O projeto de Piracicaba ainda está um pouco distante dessa fase. De acordo com Gava, antes da liberação em massa dos mosquitos irradiados na natureza serão necessários testes de campo. “Precisamos verificar como ocorrerá a dispersão do Aedes estéril no ambiente e qual a competitividade dele com a linhagem selvagem”, completou. Por enquanto, o projeto está sendo desenvolvido pelo Cena e a Bioagri, sem nenhum investimento de outra instituição. “Estima-se que serão necessários 
R$ 500 mil para a viabilizar o do projeto, com a construção de um laboratório para criação em grande escala do Aedes”, calcula Arthur.

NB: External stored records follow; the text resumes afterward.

This is an optimization exercise on Yosys and OpenROAD, whose aim is small area, a short achievable clock period and few clock cycles per item, not a production implementation.
The RTL was checked by simulation tests, not by an equivalence proof against the original design.

## flow/design.v

```verilog
package pps_pkg;
  localparam int NumSlots  = 16;   
  localparam int ValueBits = 16;   
  localparam int NumTest   = 4;    
  localparam int InitSteps = 2;    
endpackage
module pps_cell (
  input  logic [15:0] v_i,
  input  logic [15:0] v3_i,     
  input  logic [15:1] inv_i,
  input  logic [3:0]  sh_i,
  output logic [15:0] q_o,
  output logic        mok_o
);
  logic [15:0] x;
  logic [7:0]  d1, d2, d3;      
  logic [15:0] ra, rb;
  logic [15:0] mask;
  assign x = {inv_i, 1'b1};
  for (genvar j = 0; j < 8; j++) begin : g_dig
    assign d1[j] =  x[2*j] && !x[2*j+1];
    assign d2[j] = !x[2*j] &&  x[2*j+1];
    assign d3[j] =  x[2*j] &&  x[2*j+1];
  end
  logic p1, p2, p3, p4, p5, p6, p7, p8, p9, p10, p11, p12, p13, p14, p15, p16, p17, p18, p19, p20, p21, p22, p23, p24, p25, p26, p27, p28, p29, p30, p31, p32, p33, p34, p35, p36, p37, p38, p39, p40, p41, p42, p43, p44, p45, p46, p47, p48, p49, p50, p51, p52, p53, p54, p55, p56, p57, p58, p59, p60, p61, p62, p63, p64, p65, p66, p67, p68, p69, p70, p71, p72, s73, c74, s75, c76, s77, c78, s79, c80, s81, s82, s83, c84, s85, c86, s87, c88, s89, c90, s91, c92, s93, c94, s95, c96, s97, c98, s99, c100, s101, c102, s103, c104, s105, c106, s107, s108, s109, c110, s111, c112, s113, c114, s115, c116, s117, c118, s119, c120, s121, c122, s123, c124, s125, c126, s127, s128, c129, s130, c131, s132, c133, s134, c135, s136, c137, s138, c139, s140, c141, s142, c143, s144, c145, s146, c147, s148, c149, s150;
  assign p1 = x[1] ? v3_i[0] : v_i[0];
  assign p2 = x[1] ? v3_i[1] : v_i[1];
  assign p3 = x[1] ? v3_i[2] : v_i[2];
  assign p4 = x[1] ? v3_i[3] : v_i[3];
  assign p5 = x[1] ? v3_i[4] : v_i[4];
  assign p6 = x[1] ? v3_i[5] : v_i[5];
  assign p7 = x[1] ? v3_i[6] : v_i[6];
  assign p8 = x[1] ? v3_i[7] : v_i[7];
  assign p9 = x[1] ? v3_i[8] : v_i[8];
  assign p10 = x[1] ? v3_i[9] : v_i[9];
  assign p11 = x[1] ? v3_i[10] : v_i[10];
  assign p12 = x[1] ? v3_i[11] : v_i[11];
  assign p13 = x[1] ? v3_i[12] : v_i[12];
  assign p14 = x[1] ? v3_i[13] : v_i[13];
  assign p15 = x[1] ? v3_i[14] : v_i[14];
  assign p16 = x[1] ? v3_i[15] : v_i[15];
  assign p17 = (d1[1] & v_i[0]) | (d3[1] & v3_i[0]);
  assign p18 = (d1[1] & v_i[1]) | (d2[1] & v_i[0]) | (d3[1] & v3_i[1]);
  assign p19 = (d1[1] & v_i[2]) | (d2[1] & v_i[1]) | (d3[1] & v3_i[2]);
  assign p20 = (d1[1] & v_i[3]) | (d2[1] & v_i[2]) | (d3[1] & v3_i[3]);
  assign p21 = (d1[1] & v_i[4]) | (d2[1] & v_i[3]) | (d3[1] & v3_i[4]);
  assign p22 = (d1[1] & v_i[5]) | (d2[1] & v_i[4]) | (d3[1] & v3_i[5]);
  assign p23 = (d1[1] & v_i[6]) | (d2[1] & v_i[5]) | (d3[1] & v3_i[6]);
  assign p24 = (d1[1] & v_i[7]) | (d2[1] & v_i[6]) | (d3[1] & v3_i[7]);
  assign p25 = (d1[1] & v_i[8]) | (d2[1] & v_i[7]) | (d3[1] & v3_i[8]);
  assign p26 = (d1[1] & v_i[9]) | (d2[1] & v_i[8]) | (d3[1] & v3_i[9]);
  assign p27 = (d1[1] & v_i[10]) | (d2[1] & v_i[9]) | (d3[1] & v3_i[10]);
  assign p28 = (d1[1] & v_i[11]) | (d2[1] & v_i[10]) | (d3[1] & v3_i[11]);
  assign p29 = (d1[1] & v_i[12]) | (d2[1] & v_i[11]) | (d3[1] & v3_i[12]);
  assign p30 = (d1[1] & v_i[13]) | (d2[1] & v_i[12]) | (d3[1] & v3_i[13]);
  assign p31 = (d1[2] & v_i[0]) | (d3[2] & v3_i[0]);
  assign p32 = (d1[2] & v_i[1]) | (d2[2] & v_i[0]) | (d3[2] & v3_i[1]);
  assign p33 = (d1[2] & v_i[2]) | (d2[2] & v_i[1]) | (d3[2] & v3_i[2]);
  assign p34 = (d1[2] & v_i[3]) | (d2[2] & v_i[2]) | (d3[2] & v3_i[3]);
  assign p35 = (d1[2] & v_i[4]) | (d2[2] & v_i[3]) | (d3[2] & v3_i[4]);
  assign p36 = (d1[2] & v_i[5]) | (d2[2] & v_i[4]) | (d3[2] & v3_i[5]);
  assign p37 = (d1[2] & v_i[6]) | (d2[2] & v_i[5]) | (d3[2] & v3_i[6]);
  assign p38 = (d1[2] & v_i[7]) | (d2[2] & v_i[6]) | (d3[2] & v3_i[7]);
  assign p39 = (d1[2] & v_i[8]) | (d2[2] & v_i[7]) | (d3[2] & v3_i[8]);
  assign p40 = (d1[2] & v_i[9]) | (d2[2] & v_i[8]) | (d3[2] & v3_i[9]);
  assign p41 = (d1[2] & v_i[10]) | (d2[2] & v_i[9]) | (d3[2] & v3_i[10]);
  assign p42 = (d1[2] & v_i[11]) | (d2[2] & v_i[10]) | (d3[2] & v3_i[11]);
  assign p43 = (d1[3] & v_i[0]) | (d3[3] & v3_i[0]);
  assign p44 = (d1[3] & v_i[1]) | (d2[3] & v_i[0]) | (d3[3] & v3_i[1]);
  assign p45 = (d1[3] & v_i[2]) | (d2[3] & v_i[1]) | (d3[3] & v3_i[2]);
  assign p46 = (d1[3] & v_i[3]) | (d2[3] & v_i[2]) | (d3[3] & v3_i[3]);
  assign p47 = (d1[3] & v_i[4]) | (d2[3] & v_i[3]) | (d3[3] & v3_i[4]);
  assign p48 = (d1[3] & v_i[5]) | (d2[3] & v_i[4]) | (d3[3] & v3_i[5]);
  assign p49 = (d1[3] & v_i[6]) | (d2[3] & v_i[5]) | (d3[3] & v3_i[6]);
  assign p50 = (d1[3] & v_i[7]) | (d2[3] & v_i[6]) | (d3[3] & v3_i[7]);
  assign p51 = (d1[3] & v_i[8]) | (d2[3] & v_i[7]) | (d3[3] & v3_i[8]);
  assign p52 = (d1[3] & v_i[9]) | (d2[3] & v_i[8]) | (d3[3] & v3_i[9]);
  assign p53 = (d1[4] & v_i[0]) | (d3[4] & v3_i[0]);
  assign p54 = (d1[4] & v_i[1]) | (d2[4] & v_i[0]) | (d3[4] & v3_i[1]);
  assign p55 = (d1[4] & v_i[2]) | (d2[4] & v_i[1]) | (d3[4] & v3_i[2]);
  assign p56 = (d1[4] & v_i[3]) | (d2[4] & v_i[2]) | (d3[4] & v3_i[3]);
  assign p57 = (d1[4] & v_i[4]) | (d2[4] & v_i[3]) | (d3[4] & v3_i[4]);
  assign p58 = (d1[4] & v_i[5]) | (d2[4] & v_i[4]) | (d3[4] & v3_i[5]);
  assign p59 = (d1[4] & v_i[6]) | (d2[4] & v_i[5]) | (d3[4] & v3_i[6]);
  assign p60 = (d1[4] & v_i[7]) | (d2[4] & v_i[6]) | (d3[4] & v3_i[7]);
  assign p61 = (d1[5] & v_i[0]) | (d3[5] & v3_i[0]);
  assign p62 = (d1[5] & v_i[1]) | (d2[5] & v_i[0]) | (d3[5] & v3_i[1]);
  assign p63 = (d1[5] & v_i[2]) | (d2[5] & v_i[1]) | (d3[5] & v3_i[2]);
  assign p64 = (d1[5] & v_i[3]) | (d2[5] & v_i[2]) | (d3[5] & v3_i[3]);
  assign p65 = (d1[5] & v_i[4]) | (d2[5] & v_i[3]) | (d3[5] & v3_i[4]);
  assign p66 = (d1[5] & v_i[5]) | (d2[5] & v_i[4]) | (d3[5] & v3_i[5]);
  assign p67 = (d1[6] & v_i[0]) | (d3[6] & v3_i[0]);
  assign p68 = (d1[6] & v_i[1]) | (d2[6] & v_i[0]) | (d3[6] & v3_i[1]);
  assign p69 = (d1[6] & v_i[2]) | (d2[6] & v_i[1]) | (d3[6] & v3_i[2]);
  assign p70 = (d1[6] & v_i[3]) | (d2[6] & v_i[2]) | (d3[6] & v3_i[3]);
  assign p71 = (d1[7] & v_i[0]) | (d3[7] & v3_i[0]);
  assign p72 = (d1[7] & v_i[1]) | (d2[7] & v_i[0]) | (d3[7] & v3_i[1]);
  assign s73 = p13 ^ p27;
  assign c74 = p13 & p27;
  assign s75 = p14 ^ p28 ^ p40;
  assign c76 = (p14 & p28) | (p14 & p40) | (p28 & p40);
  assign s77 = p15 ^ p29 ^ p41;
  assign c78 = (p15 & p29) | (p15 & p41) | (p29 & p41);
  assign s79 = p51 ^ p59;
  assign c80 = p51 & p59;
  assign s81 = p16 ^ p30 ^ p42;
  assign s82 = p52 ^ p60 ^ p66;
  assign s83 = p9 ^ p23;
  assign c84 = p9 & p23;
  assign s85 = p10 ^ p24 ^ p36;
  assign c86 = (p10 & p24) | (p10 & p36) | (p24 & p36);
  assign s87 = p11 ^ p25 ^ p37;
  assign c88 = (p11 & p25) | (p11 & p37) | (p25 & p37);
  assign s89 = p47 ^ p55;
  assign c90 = p47 & p55;
  assign s91 = p12 ^ p26 ^ p38;
  assign c92 = (p12 & p26) | (p12 & p38) | (p26 & p38);
  assign s93 = p48 ^ p56 ^ p62;
  assign c94 = (p48 & p56) | (p48 & p62) | (p56 & p62);
  assign s95 = s73 ^ p39 ^ p49;
  assign c96 = (s73 & p39) | (s73 & p49) | (p39 & p49);
  assign s97 = p57 ^ p63 ^ p67;
  assign c98 = (p57 & p63) | (p57 & p67) | (p63 & p67);
  assign s99 = s75 ^ p50 ^ p58;
  assign c100 = (s75 & p50) | (s75 & p58) | (p50 & p58);
  assign s101 = p64 ^ p68 ^ c74;
  assign c102 = (p64 & p68) | (p64 & c74) | (p68 & c74);
  assign s103 = s77 ^ s79 ^ p65;
  assign c104 = (s77 & s79) | (s77 & p65) | (s79 & p65);
  assign s105 = p69 ^ p71 ^ c76;
  assign c106 = (p69 & p71) | (p69 & c76) | (p71 & c76);
  assign s107 = s81 ^ s82 ^ p70;
  assign s108 = p72 ^ c78 ^ c80;
  assign s109 = p7 ^ p21;
  assign c110 = p7 & p21;
  assign s111 = p8 ^ p22 ^ p34;
  assign c112 = (p8 & p22) | (p8 & p34) | (p22 & p34);
  assign s113 = s83 ^ p35 ^ p45;
  assign c114 = (s83 & p35) | (s83 & p45) | (p35 & p45);
  assign s115 = s85 ^ p46 ^ p54;
  assign c116 = (s85 & p46) | (s85 & p54) | (p46 & p54);
  assign s117 = s87 ^ s89 ^ p61;
  assign c118 = (s87 & s89) | (s87 & p61) | (s89 & p61);
  assign s119 = s91 ^ s93 ^ c88;
  assign c120 = (s91 & s93) | (s91 & c88) | (s93 & c88);
  assign s121 = s95 ^ s97 ^ c92;
  assign c122 = (s95 & s97) | (s95 & c92) | (s97 & c92);
  assign s123 = s99 ^ s101 ^ c96;
  assign c124 = (s99 & s101) | (s99 & c96) | (s101 & c96);
  assign s125 = s103 ^ s105 ^ c100;
  assign c126 = (s103 & s105) | (s103 & c100) | (s105 & c100);
  assign s127 = s107 ^ s108 ^ c104;
  assign s128 = p5 ^ p19;
  assign c129 = p5 & p19;
  assign s130 = p6 ^ p20 ^ p32;
  assign c131 = (p6 & p20) | (p6 & p32) | (p20 & p32);
  assign s132 = s109 ^ p33 ^ p43;
  assign c133 = (s109 & p33) | (s109 & p43) | (p33 & p43);
  assign s134 = s111 ^ p44 ^ c110;
  assign c135 = (s111 & p44) | (s111 & c110) | (p44 & c110);
  assign s136 = s113 ^ p53 ^ c112;
  assign c137 = (s113 & p53) | (s113 & c112) | (p53 & c112);
  assign s138 = s115 ^ c84 ^ c114;
  assign c139 = (s115 & c84) | (s115 & c114) | (c84 & c114);
  assign s140 = s117 ^ c86 ^ c116;
  assign c141 = (s117 & c86) | (s117 & c116) | (c86 & c116);
  assign s142 = s119 ^ c90 ^ c118;
  assign c143 = (s119 & c90) | (s119 & c118) | (c90 & c118);
  assign s144 = s121 ^ c94 ^ c120;
  assign c145 = (s121 & c94) | (s121 & c120) | (c94 & c120);
  assign s146 = s123 ^ c98 ^ c122;
  assign c147 = (s123 & c98) | (s123 & c122) | (c98 & c122);
  assign s148 = s125 ^ c102 ^ c124;
  assign c149 = (s125 & c102) | (s125 & c124) | (c102 & c124);
  assign s150 = s127 ^ c106 ^ c126;
  assign ra = {s150, s148, s146, s144, s142, s140, s138, s136, s134, s132, s130, s128, p4, p3, p2, p1};
  assign rb = {c149, c147, c145, c143, c141, c139, c137, c135, c133, c131, c129, p31, p18, p17, 1'b0, 1'b0};
  assign q_o   = ra + rb;
  assign mask  = ~(16'hffff << sh_i);
  assign mok_o = (v_i & mask) == 16'h0;
endmodule
module pipelined_prime_sieve (
  input  logic                          clk_i,
  input  logic                          rst_ni,
  input  logic                          in_valid_i,
  output logic                          in_stall_o,
  input  logic [pps_pkg::ValueBits-1:0] in_value_i,
  output logic                          out_valid_o,
  input  logic                          out_stall_i,
  output logic [pps_pkg::ValueBits-1:0] out_prime_value_o,
  output logic                          out_overflow_o
);
  localparam int NS = pps_pkg::NumSlots;
  localparam int T  = pps_pkg::NumTest;
  localparam int G  = NS / T;
  localparam int K  = pps_pkg::InitSteps;
  localparam int NC = (15 + K - 1) / K;    
  localparam int XW = NC * K;              
  localparam int CW = (NC > 1) ? $clog2(NC) : 1;
  localparam bit PreBypass = 1'b1;
  logic [NS-1:0][15:1] inv_q;
  logic [NS-1:0][14:0] lim_q;
  logic [NS-1:0][3:0]  sh_q;
  logic [NS-1:0]       filled_q;    
  logic                pend_q;      
  logic [NS-1:0]       top_slot;    
  assign top_slot = filled_q & ~{1'b0, filled_q[NS-1:1]};
  logic        b_valid_q, p_valid_q, q_valid_q, r_valid_q;
  logic [15:0] b_v_q, p_v_q, p_v3_q, q_v_q, r_v_q, p_nv;
  logic [7:0]  q_q0h_q;           
  logic        q_lel0_q;          
  logic        q_ok0_q;           
  logic        acc, alive_in, q_drop, p_go;
  logic [15:0] p_q0;
  logic        p_mok0;
  assign in_stall_o = b_valid_q;
  assign acc        = in_valid_i && !b_valid_q;
  assign alive_in   = |in_value_i[15:1];
  pps_cell u_pre (
    .v_i   (p_v_q),
    .v3_i  (p_v3_q),
    .inv_i (inv_q[0]),
    .sh_i  (sh_q[0]),
    .q_o   (p_q0),
    .mok_o (p_mok0)
  );
  logic [7:0] lim0h;
  assign lim0h  = {lim_q[0][14] & lim_q[0][13], lim_q[0][14:8]};
  assign q_drop = q_ok0_q &&
      ((q_q0h_q < lim0h) || ((q_q0h_q == lim0h) && q_lel0_q));
  logic         a_valid_q, a_old_q, a_last_q;
  logic [15:0]  a_v_q, a_v3_q;      
  logic [G-1:0] a_goh_q;            
  logic [T-1:0][15:1] a_inv_q;
  logic [T-1:0][14:0] s_lim;         
  logic [T-1:0][3:0]  s_sh;
  logic [T-1:0]       a_fil_q, a_wt_q;
  always_comb begin
    for (int t = 0; t < T; t++) begin
      s_lim[t] = '0;
      s_sh[t]  = '0;
      for (int g = 0; g < G; g++) begin
        if (a_goh_q[g]) begin
          s_lim[t] = s_lim[t] | lim_q[g*T+t];
          s_sh[t]  = s_sh[t]  | sh_q[g*T+t];
        end
      end
    end
  end
  logic [T-1:0][15:0] q_t;
  logic [T-1:0]       mok_t;
  for (genvar t = 0; t < T; t++) begin : g_test
    pps_cell u_cell (
      .v_i   (a_v_q),
      .v3_i  (a_v3_q),
      .inv_i (a_inv_q[t]),
      .sh_i  (s_sh[t]),
      .q_o   (q_t[t]),
      .mok_o (mok_t[t])
    );
  end
  logic         d_valid_q, d_old_q, d_div, d_wt_q, d_last_q;
  logic [T-1:0][7:0]  d_qh_q;       
  logic [T-1:0][7:0]  d_lh_q;       
  logic [T-1:0]       d_lel_q;      
  logic [T-1:0]       d_ok_q;       
  logic [T-1:0]       d_div_t;
  for (genvar t = 0; t < T; t++) begin : g_cmp
    assign d_div_t[t] = d_ok_q[t] &&
        ((d_qh_q[t] < d_lh_q[t]) || ((d_qh_q[t] == d_lh_q[t]) && d_lel_q[t]));
  end
  assign d_div = |d_div_t;
  logic [15:0]  d_v_q;
  logic [G-1:0] d_goh_q;
  logic         st_q;               
  logic         st2_q;              
  logic         pass, surv, drop, depart, keep, adv, store, out_ok;
  logic         n_valid, take;
  logic [15:0]  n_v;
  assign out_ok = !out_valid_q || !out_stall_i;
  assign pass   = d_valid_q && !d_div && !d_wt_q && !st_q && !st2_q;
  assign surv   = pass && d_last_q && d_old_q && out_ok;
  assign drop   = d_valid_q && d_div;
  assign depart = drop || surv;
  assign keep   = d_valid_q && !depart;
  assign adv    = pass && !d_last_q;
  assign store  = surv && !filled_q[NS-1];
  logic q_fwd, e_from_r, e_from_q, e_from_p, r_free, q_free, q_to_r, p_to_q;
  logic [15:0] n_v3;
  assign take     = !keep;           
  assign q_fwd    = q_valid_q && !q_drop;
  assign e_from_r = take && r_valid_q;
  assign e_from_q = take && !r_valid_q && q_fwd;
  assign e_from_p = PreBypass && take && !r_valid_q && !q_fwd && p_valid_q;
  assign r_free   = !r_valid_q || e_from_r;
  assign q_to_r   = q_fwd && !e_from_q && r_free;
  assign q_free   = !q_valid_q || q_drop || e_from_q || q_to_r;
  assign p_to_q   = p_valid_q && !e_from_p && q_free;
  assign p_go     = !p_valid_q || e_from_p || p_to_q;    
  assign n_valid  = r_valid_q || q_fwd || (PreBypass && p_valid_q);
  assign n_v      = r_valid_q ? r_v_q : q_fwd ? q_v_q : p_v_q;
  assign n_v3     = n_v + {n_v[14:0], 1'b0};
  assign p_nv     = b_valid_q ? b_v_q : in_value_i;
  logic [G-1:0] n_goh;
  logic         n_last;
  logic [T-1:0][15:1] n_inv;
  logic [T-1:0]       n_fil, n_wt;
  assign n_goh = !keep ? G'(1) : adv ? {d_goh_q[G-2:0], 1'b0} : d_goh_q;
  always_comb begin
    n_last = 1'b1;
    for (int g = 0; g < G - 1; g++) begin
      if (n_goh[g]) n_last = !filled_q[(g+1)*T];
    end
    for (int t = 0; t < T; t++) begin
      n_inv[t] = '0;
      n_fil[t] = 1'b0;
      n_wt[t]  = 1'b0;
      for (int g = 0; g < G; g++) begin
        if (n_goh[g]) begin
          n_inv[t] = n_inv[t] | inv_q[g*T+t];
          n_fil[t] = n_fil[t] | filled_q[g*T+t];
          n_wt[t]  = n_wt[t]  | (pend_q && top_slot[g*T+t]);
        end
      end
    end
  end
  always_ff @(posedge clk_i or negedge rst_ni) begin
    if (!rst_ni) begin
      b_valid_q <= 1'b0;
      p_valid_q <= 1'b0;
      q_valid_q <= 1'b0;
      r_valid_q <= 1'b0;
      a_valid_q <= 1'b0;
      a_old_q   <= 1'b0;
      a_goh_q   <= G'(1);
      d_valid_q <= 1'b0;
      d_old_q   <= 1'b0;
      st_q      <= 1'b0;
      st2_q     <= 1'b0;
    end else begin
      st_q      <= store;
      st2_q     <= st_q;
      d_valid_q <= a_valid_q;
      d_old_q   <= a_old_q || (d_old_q && depart);
      d_goh_q   <= a_goh_q;
      a_goh_q   <= n_goh;
      if (keep) begin
        a_valid_q <= 1'b1;
        a_old_q   <= d_old_q;
      end else begin
        a_valid_q <= n_valid;
        a_old_q   <= !a_valid_q;
      end
      if (r_free) r_valid_q <= q_to_r;
      if (q_free) q_valid_q <= p_to_q;
      if (p_go) begin
        p_valid_q <= b_valid_q || (acc && alive_in);
        b_valid_q <= 1'b0;
      end else if (acc && alive_in) begin
        b_valid_q <= 1'b1;
      end
    end
  end
  always_ff @(posedge clk_i) begin
    d_v_q    <= a_v_q;
    for (int t = 0; t < T; t++) begin
      d_qh_q[t]  <= q_t[t][15:8];
      d_lh_q[t]  <= {s_lim[t][14] & s_lim[t][13], s_lim[t][14:8]};
      d_lel_q[t] <= q_t[t][7:0] <= s_lim[t][7:0];
    end
    d_ok_q   <= a_fil_q & ~a_wt_q & mok_t;
    d_wt_q   <= |(a_fil_q & a_wt_q);
    d_last_q <= a_last_q;
    a_last_q <= n_last;
    a_inv_q  <= n_inv;
    a_fil_q  <= n_fil;
    a_wt_q   <= n_wt;
    if (keep) begin
      a_v_q  <= d_v_q;
      a_v3_q <= d_v_q + {d_v_q[14:0], 1'b0};
    end else begin
      a_v_q  <= n_v;
      a_v3_q <= n_v3;
    end
    if (r_free) begin
      r_v_q  <= q_v_q;
    end
    if (q_free) begin
      q_v_q   <= p_v_q;
      q_q0h_q  <= p_q0[15:8];
      q_lel0_q <= p_q0[7:0] <= lim_q[0][7:0];
      q_ok0_q <= filled_q[0] && !(pend_q && top_slot[0]) && p_mok0;
    end
    if (p_go) begin
      p_v_q  <= p_nv;
      p_v3_q <= p_nv + {p_nv[14:0], 1'b0};
    end
    if (acc) b_v_q <= in_value_i;
  end
  logic        out_valid_q;
  logic [15:0] out_value_q;
  logic        out_ovf_q;
  always_ff @(posedge clk_i or negedge rst_ni) begin
    if (!rst_ni) begin
      out_valid_q <= 1'b0;
    end else if (surv) begin
      out_valid_q <= 1'b1;
    end else if (!out_stall_i) begin
      out_valid_q <= 1'b0;
    end
  end
  always_ff @(posedge clk_i) begin
    if (out_ok) begin
      out_value_q <= d_v_q;
      out_ovf_q   <= filled_q[NS-1];
    end
  end
  assign out_valid_o       = out_valid_q;
  assign out_prime_value_o = out_value_q;
  assign out_overflow_o    = out_ovf_q;
  logic          i_norm_q, i_calc_q, i_done_q, i_sync_q;
  logic [15:0]   i_m_q;
  logic [3:0]    i_s_q;
  logic [15:0]   i_e_q;
  logic [17:0]   i_r_q;     
  logic [XW-1:0] i_x_q, i_l_q;
  logic [CW-1:0] i_c_q;
  logic          odep_q;     
  logic          o_valid, i_free, i_last;
  logic          ld_spec, ld_st, ld, wr_fin;
  logic [15:0]   o_v, ld_v;
  logic [15:0]   e_n;
  logic [17:0]   r_n;
  logic [K-1:0]  xb, lb;
  logic [XW-1:0] x_fin, l_fin;
  logic [14:0]   w_inv, w_lim;
  assign o_valid = (d_valid_q && d_old_q) || (a_valid_q && a_old_q);
  assign o_v     = (d_valid_q && d_old_q) ? d_v_q : a_v_q;
  assign i_last  = i_calc_q && (i_c_q == CW'(NC - 1));
  assign wr_fin  = pend_q && (i_done_q || i_last);
  assign i_free  = !pend_q || wr_fin;
  assign ld_st   = st_q && !i_sync_q;
  assign ld_spec = !ld_st && i_free && o_valid && (odep_q || !i_sync_q);
  assign ld      = ld_spec || ld_st;
  assign ld_v    = ld_st ? out_value_q : o_v;
  always_comb begin
    logic [16:0] es;
    e_n = i_e_q;
    r_n = i_r_q;
    for (int k = 0; k < K; k++) begin
      xb[k] = e_n[0];
      es    = {1'b0, e_n} + (e_n[0] ? {1'b0, i_m_q} : 17'h0);
      e_n   = es[16:1];
      if (!r_n[17]) r_n = {r_n[16:0], 1'b1} - {2'b0, i_m_q};
      else          r_n = {r_n[16:0], 1'b1} + {2'b0, i_m_q};
      lb[K-1-k] = !r_n[17];
    end
  end
  assign x_fin = {xb, i_x_q[XW-1:K]};
  assign l_fin = {i_l_q[XW-K-1:0], lb};
  assign w_inv = i_last ? x_fin[14:0] : i_x_q[14:0];
  assign w_lim = i_last ? l_fin[XW-1 -: 15] : i_l_q[XW-1 -: 15];
  always_ff @(posedge clk_i or negedge rst_ni) begin
    if (!rst_ni) begin
      i_norm_q <= 1'b0;
      i_calc_q <= 1'b0;
      i_done_q <= 1'b0;
      i_sync_q <= 1'b0;
      odep_q   <= 1'b0;
      pend_q   <= 1'b0;
      filled_q <= '0;
    end else begin
      odep_q <= depart && d_old_q;
      if (store) begin
        pend_q   <= 1'b1;
        filled_q <= {filled_q[NS-2:0], 1'b1};
      end else if (wr_fin) begin
        pend_q   <= 1'b0;
      end
      if (ld) begin
        i_sync_q <= ld_spec;
        i_norm_q <= !ld_v[0];
        i_calc_q <= ld_v[0];
        i_done_q <= 1'b0;
      end else begin
        if (odep_q) i_sync_q <= 1'b0;
        if (i_norm_q && i_m_q[1]) begin
          i_norm_q <= 1'b0;
          i_calc_q <= 1'b1;
        end
        if (i_last) begin
          i_calc_q <= 1'b0;
          i_done_q <= 1'b1;
        end
      end
    end
  end
  always_ff @(posedge clk_i) begin
    if (ld) begin
      i_m_q <= ld_v;
      i_s_q <= '0;
      i_e_q <= {1'b0, ld_v[15:1]};
      i_r_q <= 18'd1;
      i_c_q <= '0;
    end else if (i_norm_q) begin
      i_m_q <= {1'b0, i_m_q[15:1]};
      i_s_q <= i_s_q + 4'd1;
      i_e_q <= {2'b0, i_m_q[15:2]};
    end else if (i_calc_q) begin
      i_e_q <= e_n;
      i_r_q <= r_n;
      i_c_q <= i_c_q + CW'(1);
      i_x_q <= x_fin;
      i_l_q <= l_fin;
    end
  end
  for (genvar k = 0; k < NS; k++) begin : g_slot
    always_ff @(posedge clk_i) begin
      if (wr_fin && top_slot[k]) begin
        inv_q[k] <= w_inv;
        lim_q[k] <= w_lim;
        sh_q[k]  <= i_s_q;
      end
    end
  end
endmodule
```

Apesar de diferentes, as tecnologias de Piracicaba e Juazeiro podem se complementar e trazer um importante avanço no controle do Aedes e, consequentemente, da dengue. Outra vantagem dessa forma de controle é a redução do uso de produtos químicos, inseticidas e larvicidas, o que traz benefícios ambientais e para a saúde humana. Estudos semelhantes são realizados em todo o mundo. Segundo Arthur, a técnica de esterilizar o Aedes com radiação é inédita no Brasil, mas existem vários trabalhos de outros países publicados em revistas científicas, mostrando a eficiência desse método de controle. Quanto aos transgênicos da Oxitec, eles já foram testados em outros países. Em 2010, por exemplo, 3 milhões de machos geneticamente modificados foram liberados nas Ilhas Cayman, no Caribe. Os resultados foram semelhantes aos de Juazeiro: supressão de 80% da população selvagem na área da soltura. Números parecidos foram obtidos na Malásia, o que estimulou outras nações a se interessar pelas experiências, entre elas Índia, Tailândia, Estados Unidos e Vietnã.